• [Data in this exercise]
+--

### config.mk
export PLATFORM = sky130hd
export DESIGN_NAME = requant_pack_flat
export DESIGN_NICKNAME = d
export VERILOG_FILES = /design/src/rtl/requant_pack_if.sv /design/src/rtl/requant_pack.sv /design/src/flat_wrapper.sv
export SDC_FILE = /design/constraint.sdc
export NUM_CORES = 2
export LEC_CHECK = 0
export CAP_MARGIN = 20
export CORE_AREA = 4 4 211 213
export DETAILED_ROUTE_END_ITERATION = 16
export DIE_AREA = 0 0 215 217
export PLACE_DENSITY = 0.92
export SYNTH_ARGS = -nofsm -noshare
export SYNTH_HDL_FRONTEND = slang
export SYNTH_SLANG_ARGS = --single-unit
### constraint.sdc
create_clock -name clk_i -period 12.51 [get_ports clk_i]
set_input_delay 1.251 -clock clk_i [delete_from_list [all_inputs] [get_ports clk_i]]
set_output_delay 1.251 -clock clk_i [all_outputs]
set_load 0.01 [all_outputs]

+--

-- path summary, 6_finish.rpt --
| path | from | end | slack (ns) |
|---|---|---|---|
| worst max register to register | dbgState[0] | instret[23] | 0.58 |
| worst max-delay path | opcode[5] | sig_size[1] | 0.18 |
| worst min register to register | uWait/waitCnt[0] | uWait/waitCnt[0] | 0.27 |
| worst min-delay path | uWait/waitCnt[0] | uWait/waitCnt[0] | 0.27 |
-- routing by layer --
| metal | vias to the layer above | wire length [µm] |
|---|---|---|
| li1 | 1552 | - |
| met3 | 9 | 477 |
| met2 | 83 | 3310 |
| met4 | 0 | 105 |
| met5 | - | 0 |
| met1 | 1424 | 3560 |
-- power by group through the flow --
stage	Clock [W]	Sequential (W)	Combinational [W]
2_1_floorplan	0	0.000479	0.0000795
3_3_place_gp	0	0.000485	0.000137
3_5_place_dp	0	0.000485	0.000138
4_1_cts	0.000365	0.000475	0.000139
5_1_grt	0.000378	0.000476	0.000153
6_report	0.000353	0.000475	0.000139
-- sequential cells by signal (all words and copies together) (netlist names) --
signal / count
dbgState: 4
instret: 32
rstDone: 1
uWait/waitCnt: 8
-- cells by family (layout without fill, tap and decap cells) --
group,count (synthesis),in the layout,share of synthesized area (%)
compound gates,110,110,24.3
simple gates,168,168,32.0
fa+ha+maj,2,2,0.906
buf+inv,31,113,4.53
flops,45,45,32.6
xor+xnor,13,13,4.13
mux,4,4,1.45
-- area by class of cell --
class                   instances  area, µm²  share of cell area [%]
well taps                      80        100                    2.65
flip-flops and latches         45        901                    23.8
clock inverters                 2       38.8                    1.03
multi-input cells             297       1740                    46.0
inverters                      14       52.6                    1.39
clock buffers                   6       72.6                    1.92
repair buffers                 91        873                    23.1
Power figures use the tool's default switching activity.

+--

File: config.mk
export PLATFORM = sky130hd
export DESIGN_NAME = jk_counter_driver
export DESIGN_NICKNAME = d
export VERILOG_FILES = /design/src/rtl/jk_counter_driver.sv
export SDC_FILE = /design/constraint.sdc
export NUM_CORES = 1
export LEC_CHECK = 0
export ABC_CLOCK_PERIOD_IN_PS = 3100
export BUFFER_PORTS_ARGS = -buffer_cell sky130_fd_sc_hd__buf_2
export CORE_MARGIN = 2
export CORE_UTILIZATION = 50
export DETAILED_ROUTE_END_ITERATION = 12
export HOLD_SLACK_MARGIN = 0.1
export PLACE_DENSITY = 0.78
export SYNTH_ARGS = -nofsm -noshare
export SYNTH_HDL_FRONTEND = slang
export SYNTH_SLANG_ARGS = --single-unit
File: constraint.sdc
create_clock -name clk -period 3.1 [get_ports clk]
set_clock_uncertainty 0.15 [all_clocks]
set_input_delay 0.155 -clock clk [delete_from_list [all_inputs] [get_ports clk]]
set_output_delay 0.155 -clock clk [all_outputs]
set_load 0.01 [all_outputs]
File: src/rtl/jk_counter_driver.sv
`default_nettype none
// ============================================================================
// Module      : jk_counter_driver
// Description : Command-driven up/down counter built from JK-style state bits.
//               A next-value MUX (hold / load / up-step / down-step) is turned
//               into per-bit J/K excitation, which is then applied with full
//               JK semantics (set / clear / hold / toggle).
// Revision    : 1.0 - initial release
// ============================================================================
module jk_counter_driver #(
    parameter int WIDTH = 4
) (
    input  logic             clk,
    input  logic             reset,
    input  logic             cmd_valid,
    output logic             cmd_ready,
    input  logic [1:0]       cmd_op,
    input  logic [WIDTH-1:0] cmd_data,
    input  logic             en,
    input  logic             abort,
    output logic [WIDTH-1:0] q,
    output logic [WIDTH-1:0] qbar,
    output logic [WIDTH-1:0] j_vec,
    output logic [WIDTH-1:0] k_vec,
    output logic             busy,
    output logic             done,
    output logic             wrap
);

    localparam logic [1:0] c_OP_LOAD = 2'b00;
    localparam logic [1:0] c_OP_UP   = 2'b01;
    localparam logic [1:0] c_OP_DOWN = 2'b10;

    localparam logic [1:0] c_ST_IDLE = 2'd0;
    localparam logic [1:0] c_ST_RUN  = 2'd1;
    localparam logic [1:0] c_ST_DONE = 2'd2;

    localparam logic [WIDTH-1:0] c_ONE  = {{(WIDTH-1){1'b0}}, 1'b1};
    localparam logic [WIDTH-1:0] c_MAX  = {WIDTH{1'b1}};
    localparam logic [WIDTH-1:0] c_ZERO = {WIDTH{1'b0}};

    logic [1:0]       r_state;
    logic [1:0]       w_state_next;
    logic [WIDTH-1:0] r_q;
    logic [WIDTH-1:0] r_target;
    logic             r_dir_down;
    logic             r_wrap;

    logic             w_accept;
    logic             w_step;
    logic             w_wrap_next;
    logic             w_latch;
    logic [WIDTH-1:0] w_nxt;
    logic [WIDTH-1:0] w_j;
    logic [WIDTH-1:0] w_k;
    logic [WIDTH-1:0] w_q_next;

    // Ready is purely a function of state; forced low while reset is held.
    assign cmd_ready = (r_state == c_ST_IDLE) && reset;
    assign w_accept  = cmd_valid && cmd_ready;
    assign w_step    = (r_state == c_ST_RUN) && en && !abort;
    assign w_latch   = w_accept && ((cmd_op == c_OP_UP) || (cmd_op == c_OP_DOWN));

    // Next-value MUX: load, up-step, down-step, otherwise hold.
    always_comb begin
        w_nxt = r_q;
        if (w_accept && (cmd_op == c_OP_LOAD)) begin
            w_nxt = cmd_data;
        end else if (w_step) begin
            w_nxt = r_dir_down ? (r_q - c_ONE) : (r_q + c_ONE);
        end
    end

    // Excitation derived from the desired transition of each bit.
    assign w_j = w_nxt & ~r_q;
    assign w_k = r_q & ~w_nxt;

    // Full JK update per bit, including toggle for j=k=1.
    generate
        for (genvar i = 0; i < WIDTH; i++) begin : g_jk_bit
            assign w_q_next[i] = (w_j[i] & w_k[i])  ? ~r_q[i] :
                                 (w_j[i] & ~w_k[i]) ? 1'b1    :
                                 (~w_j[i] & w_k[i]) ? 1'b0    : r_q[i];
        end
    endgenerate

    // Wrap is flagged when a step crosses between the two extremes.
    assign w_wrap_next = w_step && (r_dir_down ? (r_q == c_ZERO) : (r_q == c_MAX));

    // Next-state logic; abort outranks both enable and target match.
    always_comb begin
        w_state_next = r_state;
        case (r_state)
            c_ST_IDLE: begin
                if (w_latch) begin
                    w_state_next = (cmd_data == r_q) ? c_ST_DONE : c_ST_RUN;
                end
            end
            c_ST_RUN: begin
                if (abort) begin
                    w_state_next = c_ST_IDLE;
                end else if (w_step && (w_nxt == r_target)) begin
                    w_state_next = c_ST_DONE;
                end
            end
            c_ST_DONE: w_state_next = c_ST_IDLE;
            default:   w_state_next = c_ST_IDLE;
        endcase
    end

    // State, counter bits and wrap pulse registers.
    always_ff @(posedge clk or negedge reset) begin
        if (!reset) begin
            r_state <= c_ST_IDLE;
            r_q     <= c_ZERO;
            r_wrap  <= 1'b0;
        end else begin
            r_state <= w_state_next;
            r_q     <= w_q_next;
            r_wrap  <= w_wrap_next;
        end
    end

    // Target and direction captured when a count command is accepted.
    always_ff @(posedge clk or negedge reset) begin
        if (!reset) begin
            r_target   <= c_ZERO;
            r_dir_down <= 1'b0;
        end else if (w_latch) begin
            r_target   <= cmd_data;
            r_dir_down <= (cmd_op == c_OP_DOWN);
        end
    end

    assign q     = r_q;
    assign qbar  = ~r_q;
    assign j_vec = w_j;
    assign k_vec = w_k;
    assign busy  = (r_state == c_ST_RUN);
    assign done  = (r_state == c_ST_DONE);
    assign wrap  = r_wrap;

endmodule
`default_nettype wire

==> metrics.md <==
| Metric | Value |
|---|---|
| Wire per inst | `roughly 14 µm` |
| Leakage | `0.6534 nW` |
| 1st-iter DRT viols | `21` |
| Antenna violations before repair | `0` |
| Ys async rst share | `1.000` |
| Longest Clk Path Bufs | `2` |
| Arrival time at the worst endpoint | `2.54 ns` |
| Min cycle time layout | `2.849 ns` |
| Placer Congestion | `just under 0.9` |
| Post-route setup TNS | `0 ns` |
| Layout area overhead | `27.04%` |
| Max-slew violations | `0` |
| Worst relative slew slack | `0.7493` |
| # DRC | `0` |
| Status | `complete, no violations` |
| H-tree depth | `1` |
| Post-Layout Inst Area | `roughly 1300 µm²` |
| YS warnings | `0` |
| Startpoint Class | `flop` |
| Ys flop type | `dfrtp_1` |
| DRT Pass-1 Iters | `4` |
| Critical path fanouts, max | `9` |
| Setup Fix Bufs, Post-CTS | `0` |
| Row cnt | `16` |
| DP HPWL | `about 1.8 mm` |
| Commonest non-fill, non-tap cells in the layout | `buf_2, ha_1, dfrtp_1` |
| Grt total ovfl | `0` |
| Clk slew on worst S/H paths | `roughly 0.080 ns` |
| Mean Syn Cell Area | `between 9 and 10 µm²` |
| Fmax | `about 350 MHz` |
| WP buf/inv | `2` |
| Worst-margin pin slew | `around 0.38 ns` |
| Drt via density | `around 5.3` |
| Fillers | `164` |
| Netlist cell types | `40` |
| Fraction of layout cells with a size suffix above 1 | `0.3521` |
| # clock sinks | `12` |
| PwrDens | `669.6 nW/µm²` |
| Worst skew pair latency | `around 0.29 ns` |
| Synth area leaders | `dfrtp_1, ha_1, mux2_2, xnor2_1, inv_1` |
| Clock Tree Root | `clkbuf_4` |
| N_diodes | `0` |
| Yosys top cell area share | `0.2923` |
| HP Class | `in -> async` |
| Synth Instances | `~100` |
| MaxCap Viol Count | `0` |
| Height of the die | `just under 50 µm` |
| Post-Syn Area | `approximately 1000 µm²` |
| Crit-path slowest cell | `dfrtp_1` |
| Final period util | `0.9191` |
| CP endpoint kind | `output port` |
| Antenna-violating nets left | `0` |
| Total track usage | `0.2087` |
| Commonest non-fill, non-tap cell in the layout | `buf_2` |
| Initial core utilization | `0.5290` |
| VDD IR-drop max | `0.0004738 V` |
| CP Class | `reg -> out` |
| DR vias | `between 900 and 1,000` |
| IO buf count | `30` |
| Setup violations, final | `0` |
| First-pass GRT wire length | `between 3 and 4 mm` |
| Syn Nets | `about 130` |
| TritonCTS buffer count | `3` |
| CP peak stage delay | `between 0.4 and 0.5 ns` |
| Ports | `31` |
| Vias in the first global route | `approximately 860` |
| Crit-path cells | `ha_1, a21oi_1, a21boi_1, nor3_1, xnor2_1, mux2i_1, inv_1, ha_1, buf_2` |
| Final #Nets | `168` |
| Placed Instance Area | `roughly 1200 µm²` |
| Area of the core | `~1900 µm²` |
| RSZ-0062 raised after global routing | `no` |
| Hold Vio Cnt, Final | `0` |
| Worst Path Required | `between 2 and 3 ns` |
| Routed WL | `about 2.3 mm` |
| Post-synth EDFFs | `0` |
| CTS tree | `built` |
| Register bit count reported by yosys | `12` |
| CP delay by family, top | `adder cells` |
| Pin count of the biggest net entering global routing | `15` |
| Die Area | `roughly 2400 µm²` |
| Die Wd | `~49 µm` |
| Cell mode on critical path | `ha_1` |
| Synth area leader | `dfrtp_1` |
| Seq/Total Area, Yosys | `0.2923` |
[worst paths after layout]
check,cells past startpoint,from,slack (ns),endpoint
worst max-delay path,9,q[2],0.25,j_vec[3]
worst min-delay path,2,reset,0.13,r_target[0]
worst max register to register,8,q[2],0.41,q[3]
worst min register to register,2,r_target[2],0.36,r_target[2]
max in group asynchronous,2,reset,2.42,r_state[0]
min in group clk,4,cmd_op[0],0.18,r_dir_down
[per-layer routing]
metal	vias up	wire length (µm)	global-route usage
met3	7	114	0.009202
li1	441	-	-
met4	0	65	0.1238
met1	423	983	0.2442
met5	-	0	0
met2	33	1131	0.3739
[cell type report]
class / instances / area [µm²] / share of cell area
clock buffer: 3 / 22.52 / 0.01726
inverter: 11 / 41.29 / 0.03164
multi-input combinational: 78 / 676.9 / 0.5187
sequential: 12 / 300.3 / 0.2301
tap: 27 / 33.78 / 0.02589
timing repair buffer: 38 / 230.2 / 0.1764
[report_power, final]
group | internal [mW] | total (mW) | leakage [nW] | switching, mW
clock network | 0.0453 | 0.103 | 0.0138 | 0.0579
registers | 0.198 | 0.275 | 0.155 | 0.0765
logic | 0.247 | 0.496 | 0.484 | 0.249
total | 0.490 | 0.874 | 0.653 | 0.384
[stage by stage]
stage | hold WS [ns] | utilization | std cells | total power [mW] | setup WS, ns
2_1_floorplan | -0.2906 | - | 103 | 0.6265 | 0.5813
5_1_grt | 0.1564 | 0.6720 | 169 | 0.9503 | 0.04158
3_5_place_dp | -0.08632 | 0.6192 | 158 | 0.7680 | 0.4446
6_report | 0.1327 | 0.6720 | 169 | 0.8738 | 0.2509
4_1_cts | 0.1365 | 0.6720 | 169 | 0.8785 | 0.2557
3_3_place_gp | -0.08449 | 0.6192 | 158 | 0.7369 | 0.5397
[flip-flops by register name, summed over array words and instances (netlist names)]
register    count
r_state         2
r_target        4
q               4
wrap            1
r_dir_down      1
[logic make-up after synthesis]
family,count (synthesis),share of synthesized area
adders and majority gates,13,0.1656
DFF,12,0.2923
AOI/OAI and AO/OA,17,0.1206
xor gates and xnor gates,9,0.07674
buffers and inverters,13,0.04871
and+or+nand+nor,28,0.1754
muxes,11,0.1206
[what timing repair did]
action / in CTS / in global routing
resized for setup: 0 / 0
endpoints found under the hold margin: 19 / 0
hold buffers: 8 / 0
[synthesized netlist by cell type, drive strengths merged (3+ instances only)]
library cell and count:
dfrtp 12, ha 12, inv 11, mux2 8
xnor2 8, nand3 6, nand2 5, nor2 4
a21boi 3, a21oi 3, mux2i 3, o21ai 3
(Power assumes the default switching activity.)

+--

Whichever lines of the data include the word "dbgState", pull them out.

• [Answer below]
| worst max register to register | dbgState[0] | instret[23] | 0.58 |
dbgState: 4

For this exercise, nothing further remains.